I am in the mountains this
summer. Well, it is more the Champlain Valley, or the surrounding lakeshore. OK, fine, so maybe I am more accurately, and geographically precisely enjoying
a long stay in my charming lakeview cottage,
or sweet little village home within the Adirondack Park which encompasses a
great many mountains. Away. I am away
for the summer. Enjoying mountains. Very much.
The Universe seems to be prodding
me along. It is nourishing my soul and
feeding my mind. And as much as I continue as a reluctant learner and determined, but scrappy full on, life-living participant, to try to
rush ahead, I am on a track that is moving slowly and thoughtfully forward. I
am in Essex, enjoying farm fresh foods.
I am being nourished and restored by a great many local and seasonal pleasures.
I have joined the iconic
Essex Farm. A bi-weekly share provides
dairy; yogurt, fresh raw milk with cream, that rises to the top, buttermilk, sour
cream. It provides freshly butchered
meats; European sausage, fresh ground beef, loins, chicken, fresh. It provides grains; corn meal, wheat flour,
pastry flour, and white. There are wheat
berries too. It provides vegetables, the
first week I chose what’s left of the winter root vegetables; carrots,
parsnips, onions, and cabbage,
Adirondack blue potatoes. There
are fresh greens; kale, Swiss chard, arugula, lettuce, mesclun, and
scapes. A variety of herbs; dill,
cilantro, lemon balm, sage, basil!
Best of all, I am cooking!
Again! I have not cooked this
way, in such a very long time, at least not since my seemingly epic divorce, which by now is seemingly from lifetimes ago. I had
missed it greatly, but as much as I wanted to, I had found it nearly impossible
to spend a moment giving thought to preparing a meal. In talking with friends and acquaintances, I
have learned the kitchen can be one of the hardest places to reenter after a
divorce. The kitchen symbolizes the
center of the home and family. In far
too many homes the kitchen also becomes a place of great stress and tension. It is no wonder we eat toxic colored foods
that offer little more than abrupt brightness and temporary distractions followed by noxious and growing consequences.
Prior to coming up to the
Champlain Valley for the summer, I attended an event sponsored by Hudson Valley
BRAWL, Broad’s Regional Arm Wrestling League. All money raised went to a
culinary program supported by the Washbourne House, a seventeen bed shelter for victims
of domestic violence. Cooking Matters, is a program aimed to educate
and provide information to promote the use of natural, organic, healthy foods
to families in need.

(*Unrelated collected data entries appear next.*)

### src/rtl/twap_pkg.sv
// Shared types and constants for the time-weighted ARMA predictor.
// Used by twap_ctrl, twap_dp and the top level; no dependencies.
package twap_pkg;

    localparam int COEF_REGS = 3;
    localparam int TAP_W     = 4;   // holds tap counts up to 14 plus one
    localparam int HORNER_N  = 10;

    localparam logic [2:0] REG_DECAY  = 3'd0;
    localparam logic [2:0] REG_AR_1   = 3'd1;
    localparam logic [2:0] REG_AR_2   = 3'd2;
    localparam logic [2:0] REG_AR_3   = 3'd3;
    localparam logic [2:0] REG_MA_1   = 3'd4;
    localparam logic [2:0] REG_MA_2   = 3'd5;
    localparam logic [2:0] REG_MA_3   = 3'd6;

    localparam logic [28:0] EXP_M1_Q30 = 29'd395007542;
    localparam logic [30:0] Q30_ONE    = 31'h4000_0000;

    typedef enum logic [4:0] {
        OP_NONE,
        OP_X,
        OP_DIV_STEP,
        OP_H_MUL,
        OP_H_RCP,
        OP_H_UPD,
        OP_K_MUL,
        OP_W_RND,
        OP_CW,
        OP_T_LO,
        OP_T_HI,
        OP_AR_ACC,
        OP_MA_MUL,
        OP_MA_ACC,
        OP_PRED,
        OP_COMMIT
    } op_t;

    typedef struct packed {
        logic             take;
        op_t              op;
        logic [TAP_W-1:0] tap;
        logic [3:0]       n;
    } cmd_t;

    typedef struct packed {
        logic             decay_zero;
        logic             k_big;
        logic [3:0]       k;
        logic [TAP_W-1:0] count;
        logic             out_free;
    } status_t;

    // floor(2^32 / n) for the Horner divisors
    function automatic logic [32:0] recip(input logic [3:0] n);
        logic [32:0] r;
        case (n)
            4'd1:    r = 33'h1_0000_0000;
            4'd2:    r = 33'd2147483648;
            4'd3:    r = 33'd1431655765;
            4'd4:    r = 33'd1073741824;
            4'd5:    r = 33'd858993459;
            4'd6:    r = 33'd715827882;
            4'd7:    r = 33'd613566756;
            4'd8:    r = 33'd536870912;
            4'd9:    r = 33'd477218588;
            4'd10:   r = 33'd429496729;
            default: r = 33'd0;
        endcase
        return r;
    endfunction

endpackage

### src/rtl/twap_ctrl.sv
// Sequencer for the predictor: walks AR taps (weight, product, accumulate),
// MA taps, then saturation and history commit. Depends on twap_pkg.
module twap_ctrl #(
    parameter int AR_TAPS = 3,
    parameter int MA_TAPS = 3
) (
    input  logic              aclk,
    input  logic              aresetn,
    input  logic              s_tvalid,
    output logic              s_tready,
    input  twap_pkg::status_t status,
    output twap_pkg::cmd_t    cmd
);
    import twap_pkg::*;

    typedef enum logic [3:0] {
        S_IDLE, S_AR_SEL, S_DIV, S_EXP_CHK, S_H_MUL, S_H_RCP, S_H_UPD, S_K_MUL,
        S_WRND, S_CW, S_T_LO, S_T_HI, S_AR_ACC, S_MA_SEL, S_MA_ACC, S_COMMIT
    } state_t;

    state_t           state_reg;
    logic [TAP_W-1:0] tap_reg;
    logic [3:0]       n_reg;
    logic [3:0]       kcnt_reg;
    logic [4:0]       dcnt_reg;

    logic ar_live, ma_live;

    assign ar_live = (tap_reg <= TAP_W'(AR_TAPS)) && (tap_reg <= status.count)
                  && (tap_reg <= TAP_W'(COEF_REGS));
    assign ma_live = (tap_reg <= TAP_W'(MA_TAPS)) && (tap_reg <= status.count)
                  && (tap_reg <= TAP_W'(COEF_REGS));

    assign s_tready = (state_reg == S_IDLE);

    always_comb begin
        cmd.take = s_tready && s_tvalid;
        cmd.tap  = tap_reg;
        cmd.n    = n_reg;
        case (state_reg)
            S_AR_SEL: cmd.op = ar_live ? OP_X : OP_NONE;
            S_DIV:    cmd.op = OP_DIV_STEP;
            S_H_MUL:  cmd.op = OP_H_MUL;
            S_H_RCP:  cmd.op = OP_H_RCP;
            S_H_UPD:  cmd.op = OP_H_UPD;
            S_K_MUL:  cmd.op = OP_K_MUL;
            S_WRND:   cmd.op = OP_W_RND;
            S_CW:     cmd.op = OP_CW;
            S_T_LO:   cmd.op = OP_T_LO;
            S_T_HI:   cmd.op = OP_T_HI;
            S_AR_ACC: cmd.op = OP_AR_ACC;
            S_MA_SEL: cmd.op = ma_live ? OP_MA_MUL : OP_PRED;
            S_MA_ACC: cmd.op = OP_MA_ACC;
            S_COMMIT: cmd.op = status.out_free ? OP_COMMIT : OP_NONE;
            default:  cmd.op = OP_NONE;
        endcase
    end

    always_ff @(posedge aclk) begin
        if (!aresetn) begin
            state_reg <= S_IDLE;
            tap_reg   <= '0;
            n_reg     <= '0;
            kcnt_reg  <= '0;
            dcnt_reg  <= '0;
        end else begin
            case (state_reg)
                S_IDLE: begin
                    if (s_tvalid) begin
                        tap_reg   <= TAP_W'(1);
                        state_reg <= S_AR_SEL;
                    end
                end
                S_AR_SEL: begin
                    if (!ar_live) begin
                        tap_reg   <= TAP_W'(1);
                        state_reg <= S_MA_SEL;
                    end else if (status.decay_zero) begin
                        dcnt_reg  <= '0;
                        state_reg <= S_DIV;
                    end else begin
                        state_reg <= S_EXP_CHK;
                    end
                end
                S_DIV: begin
                    dcnt_reg <= dcnt_reg + 5'd1;
                    if (dcnt_reg == 5'd16) begin
                        state_reg <= S_WRND;
                    end
                end
                S_EXP_CHK: begin
                    kcnt_reg  <= status.k;
                    n_reg     <= 4'(HORNER_N);
                    state_reg <= status.k_big ? S_WRND : S_H_MUL;
                end
                S_H_MUL: state_reg <= S_H_RCP;
                S_H_RCP: state_reg <= S_H_UPD;
                S_H_UPD: begin
                    n_reg <= n_reg - 4'd1;
                    if (n_reg == 4'd1) begin
                        state_reg <= (kcnt_reg == 4'd0) ? S_WRND : S_K_MUL;
                    end else begin
                        state_reg <= S_H_MUL;
                    end
                end
                S_K_MUL: begin
                    kcnt_reg <= kcnt_reg - 4'd1;
                    if (kcnt_reg == 4'd1) begin
                        state_reg <= S_WRND;
                    end
                end
                S_WRND: state_reg <= S_CW;
                S_CW:   state_reg <= S_T_LO;
                S_T_LO: state_reg <= S_T_HI;
                S_T_HI: state_reg <= S_AR_ACC;
                S_AR_ACC: begin
                    tap_reg   <= tap_reg + TAP_W'(1);
                    state_reg <= S_AR_SEL;
                end
                S_MA_SEL: begin
                    if (ma_live) begin
                        state_reg <= S_MA_ACC;
                    end else begin
                        state_reg <= S_COMMIT;
                    end
                end
                S_MA_ACC: begin
                    tap_reg   <= tap_reg + TAP_W'(1);
                    state_reg <= S_MA_SEL;
                end
                S_COMMIT: begin
                    if (status.out_free) begin
                        state_reg <= S_IDLE;
                    end
                end
                default: state_reg <= S_IDLE;
            endcase
        end
    end

endmodule

### config.mk
export PLATFORM = sky130hd
export DESIGN_NAME = twap_ctrl
export DESIGN_NICKNAME = d
export VERILOG_FILES = /design/src/rtl/twap_pkg.sv /design/src/rtl/twap_ctrl.sv
export SDC_FILE = /design/constraint.sdc
export NUM_CORES = 1
export LEC_CHECK = 0
export ABC_AREA = 1
export BUFFER_PORTS_ARGS = -buffer_cell sky130_fd_sc_hd__buf_4
export CORE_AREA = 2 2 61 51
export DETAILED_ROUTE_END_ITERATION = 6
export DIE_AREA = 0 0 63 53
export GPL_ROUTABILITY_DRIVEN = 1
export PLACE_DENSITY = 0.82
export SETUP_SLACK_MARGIN = 0.2
export SLEW_MARGIN = 30
export SYNTH_ARGS = -nofsm -noshare
export SYNTH_HDL_FRONTEND = slang
export SYNTH_SLANG_ARGS = --single-unit
export TNS_END_PERCENT = 30
### constraint.sdc
create_clock -name aclk -period 2.6 [get_ports aclk]
set_input_delay 0 -clock aclk [delete_from_list [all_inputs] [get_ports aclk]]
set_output_delay 0 -clock aclk [all_outputs]
set_load 0.05 [all_outputs]
==> results of run 1 <==
[worst max-delay path by stage]
| stage | to | slack (ps) | cells after the start |
|---|---|---|---|
| 2_1_floorplan | cmd[9] | 700 | 9 |
| 3_3_place_gp | dcnt_reg[0]$_SDFFE_PN0P_ | 1070 | 11 |
| 3_5_place_dp | dcnt_reg[0]$_SDFFE_PN0P_ | 980 | 11 |
| 4_1_cts | cmd[8] | 750 | 9 |
| 5_1_grt | cmd[9] | 580 | 10 |
| 6_report | cmd[9] | 770 | 10 |
[cells by family (layout without fill, tap and decap cells)]
family | Yosys count | in the layout
simple gates | 120 | 120
buf+inv | 47 | 81
compound gates | 38 | 38
flops | 21 | 21
fa+ha+maj | 12 | 12
xor+xnor | 4 | 4
other cells | 1 | 1
[layout make-up]
type | instances | area (sq um) | share of cell area (%)
Clock inverter | 1 | 5.005 | 0.2676
Clock buffer | 3 | 22.52 | 1.204
Timing Repair Buffer | 33 | 262.8 | 14.05
Tap cell | 38 | 47.55 | 2.542
Multi-Input combinational cell | 175 | 944.7 | 50.50
Sequential cell | 21 | 420.4 | 22.47
Inverter | 44 | 167.7 | 8.963
[worst min-delay path: stages]
cell,delay [ps]
sky130_fd_sc_hd__buf_4,110
sky130_fd_sc_hd__inv_1,50
sky130_fd_sc_hd__nand2_1,90
sky130_fd_sc_hd__nand2_1,110
sky130_fd_sc_hd__nor3_1,50
[routing by layer]
metal  routed length (um)  vias up
li1                     -      835
met1                 1693      709
met2                 1625       57
met3                  211        6
met4                   68        0
met5                    0        -
[synthesized netlist by cell type (3+ instances only)]
cell	instances	share of area (%)
sky130_fd_sc_hd__nor2_2	5	2.0
sky130_fd_sc_hd__nor2_4	3	2.2
sky130_fd_sc_hd__ha_1	12	9.7
sky130_fd_sc_hd__nor3_1	6	1.9
sky130_fd_sc_hd__nand2_2	5	2.0
sky130_fd_sc_hd__nor2_1	19	4.6
sky130_fd_sc_hd__a21oi_1	17	5.5
sky130_fd_sc_hd__nand2_1	57	14
sky130_fd_sc_hd__inv_1	42	10
sky130_fd_sc_hd__nand3_1	18	5.8
sky130_fd_sc_hd__o211ai_1	3	1.5
sky130_fd_sc_hd__nand4_1	3	1.2
sky130_fd_sc_hd__dfxtp_1	21	27
sky130_fd_sc_hd__o21ai_0	13	4.2
[report_power, final]
| part | switching (W) | internal, W | leakage, nW | total (W) |
|---|---|---|---|---|
| Combinational | 0.000631 | 0.000281 | 0.739 | 0.000912 |
| Clock | 0.000114 | 0.0000578 | 0.0177 | 0.000172 |
| Sequential | 0.0000659 | 0.000369 | 0.170 | 0.000435 |
| Total | 0.000811 | 0.000707 | 0.927 | 0.00152 |
[stage by stage]
stage | total power [W] | cells | utilization (%) | cell area [sq um]
after global routing | 0.001628 | 315 | 69.25 | 1871
final | 0.001518 | 315 | 69.25 | 1871
after detailed placement | 0.001341 | 305 | 66.00 | 1783
after global placement | 0.001332 | 305 | 66.00 | 1783
after floorplan | 0.001113 | 243 | - | 1549
after CTS | 0.001522 | 315 | 69.25 | 1871
==> impl_metrics.yaml, run 1 <==
floorplanning:
  die-width_um: 63
  core-area_sq_mm: 0.002701
  starting_density_pct: 57.34
  fp.dieArea_sq_mm: 0.003339
  std_cell_rows: 17
  dieHeight_um: 53
  floorplan.io_pins: 29
synth:
  synth-xor-area-share_pct: 2.262
  synthFlopType: "sky130_fd_sc_hd__dfxtp_1"
  mappedNetlistArea_sq_mm: 0.001549
  dominant_combinational_cell_family_by_area_after_synthesis: "simple AND/OR/NAND/NOR gates"
  number_of_enable_type_register_cells_in_the_synthesized_netlist: 0
  synth_cell_types: 27
  postSynthNetCount: 269
  yosys_warnings: 0
  synth_seq_cells: 21
  post_synth_adder_cell_area_pct: 9.693
  synth_sequential_area_ratio_pct: 27.14
  ys_async_sr_fraction_pct: 0
  syn_inst: 243
  muxShareOfSynthArea_pct: 0
  synth_simple_gate_area_share_pct: 35.70
  synth_compound_area_share_pct: 13.09
  synth_area_per_cell_sq_um: 6.374
grt:
  pin_count_of_the_biggest_net_entering_global_routing: 13
  first_global_vias: 1382
  antenna_found_initial: 0
  global_route.peak_usage_layer: "met2"
  grt.met3_usage_pct: 4.255
  overflow: 0
  globalRouteMet2Util_pct: 39.72
  global_route_wire_length_before_repair_um: 6223
  grt_use_met1_pct: 31.60
  grt_use_total_pct: 24.14
hold_path:
  hold_end: "state_reg[0]$_SDFFE_PN0P_"
  worst_hold_path_type: "in2reg"
  hold_depth: 5
  worstHoldStart: "s_tvalid"
route:
  drt.antenna.violating_nets: 0
  routed_wirelength_um: 3598
  detail_route.first_pass.iterations: 6
  detail_route.wl_per_cell_um: 11.42
  detail_route.iter0.violations: 98
  drcViolationCount: 0
  routed-via-count: 1607
  detail_route.vias_per_cell: 5.102
worst_setup_path:
  crit_path_top_delay_cell: "sky130_fd_sc_hd__dfxtp_1"
  critical_path.top_delay_family: "simple AND/OR/NAND/NOR gates"
  worst_r2r_startpoint: "tap_reg[3]$_SDFFE_PN0P_"
  worst_r2r_end: "dcnt_reg[0]$_SDFFE_PN0P_"
  slowest_delay_ps: 440
  ff2ff_path_depth: 11
  worst-path-buf-inv: 2
  worst_endpoint_required_time_ps: 2600
  timing.critical_path.to_type: "output pin"
  path_common_cell: "sky130_fd_sc_hd__nand2_1"
  ff2ff_setup_slack_ps: 970
  crit_fanout: 5
  arr_time_crit_path_ps: 1830
  setup_cp_type: "reg2out"
  worst_setup_path_startpoint: "tap_reg[3]$_SDFFE_PN0P_"
  startpoint_type_of_the_worst_setup_path: "register"
  timing.critical_path.cells: "ha_1, nand2_1, inv_1, nand2_1, nand2_1, nand2_1, nand2_1, nand2_1, nand4_1, buf_4"
cts:
  cts_max_path_buffers: 2
  clock_tree_root: "sky130_fd_sc_hd__clkbuf_4"
  cts_buffers: 3
  postCtsSetupBuffers: 0
  tritoncts: "yes"
  cts.htree.levels: 1
  cts.hold.buffers_added: 6
  source_to_sink_clock_delay_at_the_later_pin_of_the_worst_skew_pair_ps: 330
  cts_resized: 0
  clk_pin_slew_ps: 130
  clock-sinks: 21
layout:
  largest_register_ff_count: 5
  flow.area_growth_from_synthesis_pct: 20.76
  post_route_cells_drive_above_1_share_pct: 18.05
  num_antenna_cells: 0
  layout_common_cells: "sky130_fd_sc_hd__nand2_1, sky130_fd_sc_hd__inv_1, sky130_fd_sc_hd__buf_4"
  mostFrequentLayoutCell: "sky130_fd_sc_hd__nand2_1"
  fillers: 257
  layout.nets: 304
placed_design:
  routabilityCongestion: 0.9766
  placement.setup.worst_slack_ps: 984.1
  estimated_wirelength_of_the_detail_placed_design_um: 2710
  buffer_ports.inserted: 27
sta:
  hold_ws_ps: 118.7
  unrepaired_setup_endpoints_after_global_routing: "false"
  fin_setup_tns_ps: 0
  final.min_clock_period_ps: 1825
  fin_crit_sh_pct: 70.20
  final-setup-viol-count: 0
  finalHoldViolCount: 0
  slew_viol_final: 0
  fin_ws_ps: 774.7
  worst_clock_skew_ps: 13.42
  max_clock_freq_mhz: 547.9
pwr:
  power.static_leakage_nw: 0.9266
  peakVddDrop_mv: 0.3787
  power_per_cell_area_mw_per_mm2: 811.4
run:
  max-cap-violations: 0
run_status:
  outcome: "finished clean"
Power figures use the tool's default switching activity.
==> inputs of run 2 (changes only) <==
- ABC_AREA: 1 -> 0
- CORE_AREA: 2 2 61 51 -> 2 2 64 54
- DIE_AREA: 0 0 63 53 -> 0 0 66 56
- PLACE_DENSITY: 0.82 -> 0.77
- clock period: 2.6 -> 1.7 ns (I/O delays scaled with it)
==> impl_metrics.yaml, run 2 <==
hold_path:
  worst_hold_path_type: "in2reg"
layout:
  instances_no_fill: 327
  flow.area_growth_from_synthesis_pct: 64.94
  largest_register_ff_count: 5
  mostFrequentLayoutCell: "sky130_fd_sc_hd__buf_4"
  num_antenna_cells: 0
  layout_common_cells: "sky130_fd_sc_hd__buf_4, sky130_fd_sc_hd__nor2_1, sky130_fd_sc_hd__buf_6"
  post_route_cells_drive_above_1_share_pct: 48.43
  layout.nets: 314
  design_area_sq_mm: 0.002666
cts:
  source_to_sink_clock_delay_at_the_later_pin_of_the_worst_skew_pair_ps: 260
  clock-sinks: 21
  cts_max_path_buffers: 2
  clock_tree_root: "sky130_fd_sc_hd__clkbuf_8"
  cts_buffers: 3
  tritoncts: "yes"
  cts.htree.levels: 1
  clk_pin_slew_ps: 80
placed_design:
  dpl-instance-area_sq_mm: 0.002205
  estimated_wirelength_of_the_detail_placed_design_um: 3455
  routabilityCongestion: 0.8949
  post-place-cells: 305
  buffer_ports.inserted: 27
synth:
  synthDominantAreaCellType: "sky130_fd_sc_hd__dfxtp_1"
  syn_inst: 214
  ys_async_sr_fraction_pct: 0
  yosys.area.top_type_share_pct: 26.01
  synth_seq_cells: 21
  yosys_warnings: 0
  synth_area_per_cell_sq_um: 7.554
  postSynthNetCount: 240
  synth_most_common_cell: "sky130_fd_sc_hd__dfxtp_1"
  synth_common_cells: "sky130_fd_sc_hd__dfxtp_1, sky130_fd_sc_hd__inv_1, sky130_fd_sc_hd__a21oi_1"
  mappedNetlistArea_sq_mm: 0.001617
  synth_cell_types: 45
  synthFlopType: "sky130_fd_sc_hd__dfxtp_1"
  synth_sequential_area_ratio_pct: 26.01
  number_of_enable_type_register_cells_in_the_synthesized_netlist: 0
  ys_top_cells_by_area: "sky130_fd_sc_hd__dfxtp_1, sky130_fd_sc_hd__ha_1, sky130_fd_sc_hd__a21oi_1, sky130_fd_sc_hd__inv_1, sky130_fd_sc_hd__nor3_1"
worst_setup_path:
  worst_endpoint_required_time_ps: 1700
  arr_time_crit_path_ps: 1920
  crit_fanout: 2
  setup_cp_type: "reg2out"
  startpoint_type_of_the_worst_setup_path: "register"
  slowest_delay_ps: 370
  crit_path_top_delay_cell: "sky130_fd_sc_hd__dfxtp_4"
  timing.critical_path.cells: "ha_4, nor2b_4, o211ai_1, a211oi_1, o21ai_1, buf_4, a2bb2oi_4, buf_6"
  timing.critical_path.to_type: "output pin"
grt:
  global_route_wire_length_before_repair_um: 9101
  overflow: 0
  first_global_vias: 1972
  grt_use_total_pct: 30.78
  pin_count_of_the_biggest_net_entering_global_routing: 18
  antenna_found_initial: 0
route:
  routed_wirelength_um: 6345
  detail_route.iter0.violations: 231
  drt.antenna.violating_nets: 0
  detail_route.vias_per_cell: 6.456
  routed-via-count: 2111
  detail_route.first_pass.iterations: 5
  detail_route.wl_per_cell_um: 19.40
  drcViolationCount: 0
pwr:
  peakVddDrop_mv: 0.9178
  pwr-share-seq_pct: 17.0
  power.net_switching_w: 0.002033
  power.static_leakage_nw: 1.077
  cellInternalPower_w: 0.002143
  power.clock.fraction_pct: 8.1
  p_comb_share_pct: 74.9
  p_sw_share_pct: 48.69
  power_per_cell_area_mw_per_mm2: 1566
sta:
  fin_ws_ps: -222.1
  finalHoldViolCount: 0
  final.min_clock_period_ps: 1922
  fin_crit_sh_pct: 113.1
  hold_ws_ps: 18.80
  fin_setup_tns_ps: -1357
  slew_viol_final: 0
  final-setup-viol-count: 12
  max_clock_freq_mhz: 520.3
  worst_clock_skew_ps: 1.437
  unrepaired_setup_endpoints_after_global_routing: "true"
floorplanning:
  core-area_sq_mm: 0.003018
  floorplan.io_pins: 29
  std_cell_rows: 18
  starting_density_pct: 53.57
  fp.dieArea_sq_mm: 0.003696
  dieHeight_um: 56
  die-width_um: 66
run_status:
  outcome: "finished, violations left"
  violated_checks: "negative setup slack"
run:
  max-cap-violations: 0
==> run 2: changes by cell type after synthesis, moves of 5 or more <==
cell | before | now
sky130_fd_sc_hd__nand2_1 | 57 | 14
sky130_fd_sc_hd__inv_1 | 42 | 19
sky130_fd_sc_hd__nand3_1 | 18 | 5
sky130_fd_sc_hd__nor3_1 | 6 | 14
sky130_fd_sc_hd__a211oi_1 | 1 | 7
sky130_fd_sc_hd__nand2_2 | 5 | 0
sky130_fd_sc_hd__nor2_2 | 5 | 0
sky130_fd_sc_hd__nor2b_1 | 0 | 5
==> run 2: path summary, 6_finish.rpt <==
path	depth (start not counted)	startpoint	end	slack [ps]
worst max-delay path	8	tap_reg[1]$_SDFFE_PN0P_	cmd[9]	-220
worst min-delay path	2	aresetn	tap_reg[0]$_SDFFE_PN0P_	20
worst max register to register	7	dcnt_reg[1]$_SDFFE_PN0P_	state_reg[2]$_SDFFE_PN0P_	-160
worst min register to register	2	n_reg[2]$_SDFFE_PN0P_	n_reg[2]$_SDFFE_PN0P_	530
==> run 2: power by group through the flow <==
stage | logic [W] | registers [W] | clock network (W)
after floorplan | 0.00147 | 0.000782 | 0
after global placement | 0.00220 | 0.000690 | 0
after detailed placement | 0.00228 | 0.000696 | 0
after CTS | 0.00274 | 0.000696 | 0.000339
after global routing | 0.00325 | 0.000723 | 0.000363
final | 0.00313 | 0.000711 | 0.000339
==> run 2: final cells by class <==
class	count	area, sq um
clock buffers	3	41.29
multi-input cells	161	1338
fillers	144	351.6
flip-flops and latches	21	449.2
inverters	19	77.57
clock inverters	1	5.005
well taps	40	50.05
repair buffers	82	705.7
==> run 2: worst max-delay path, delay by kind of cell (launching register included) <==
| kind | cells | cell delay (ps) |
|---|---|---|
| compound gates | 4 | 590 |
| simple gates | 1 | 120 |
| buf+inv | 2 | 310 |
| fa+ha+maj | 1 | 270 |
| flops | 1 | 370 |
==> run 2: cells by family after synthesis <==
logic type	count (synthesis)	synth area share, %
flops	21	26.01
other cells	1	0.2320
xor+xnor	3	1.626
buf+inv	32	8.359
mux	4	2.477
fa+ha+maj	12	9.288
compound gates	66	27.17
simple gates	75	24.84
==> run 2: routing by layer <==
layer  vias up  share of wire, %  GRT usage, %
met5         -                 0             0
met4         0               2.4         7.580
met3        26               8.0         6.275
met2       145                49         54.98
met1      1009                40         37.31
li1        931                 -             -
==> run 2: repair_timing <==
item / 4_1_cts / 5_1_grt
setup buffers: 14 / 3
gates cloned: 0 / 0
resized for setup: 47 / 20
endpoints found under the hold margin: 1 / 0
hold buffers: 1 / 0
pin swaps: 22 / 22
endpoints found under the setup margin: 22 / 26
==> run 2: per-stage QoR <==
step	power [W]	util, %	worst slack (ps)
2_1_floorplan	0.002249	-	-24.68
3_3_place_gp	0.002894	73.05	-32.89
3_5_place_dp	0.002977	73.05	-77.03
4_1_cts	0.003778	84.66	-219.0
5_1_grt	0.004334	88.35	-291.4
6_report	0.004176	88.35	-222.1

In addition to
enjoying the raucous theatrical entertainment and competitive arm wrestling, the event raised my awareness and awoke in
me a restored desire to prepare food with care, to reenter and reclaim my kitchen
as a place central to my own sense of being “home”. Who would have thought?
The kitchen in the homes where conflict and abuse are the norm become pre-satellite weather stations. Impossible to track whether you are in the center of the storm or it is a bright sunny day, tension wears down and rattles, as well as renders the porcelain dishes useless. It might become impossible to tell when the storm that is heading your way will be a sun shower quickly passing, providing that rainbow of hope to keep you going, or if you are sitting under the eye of a hurricane requiring immediate evacuation. And so the kitchen stops being a place central to heart and home, and instead becomes a place of foreboding dread.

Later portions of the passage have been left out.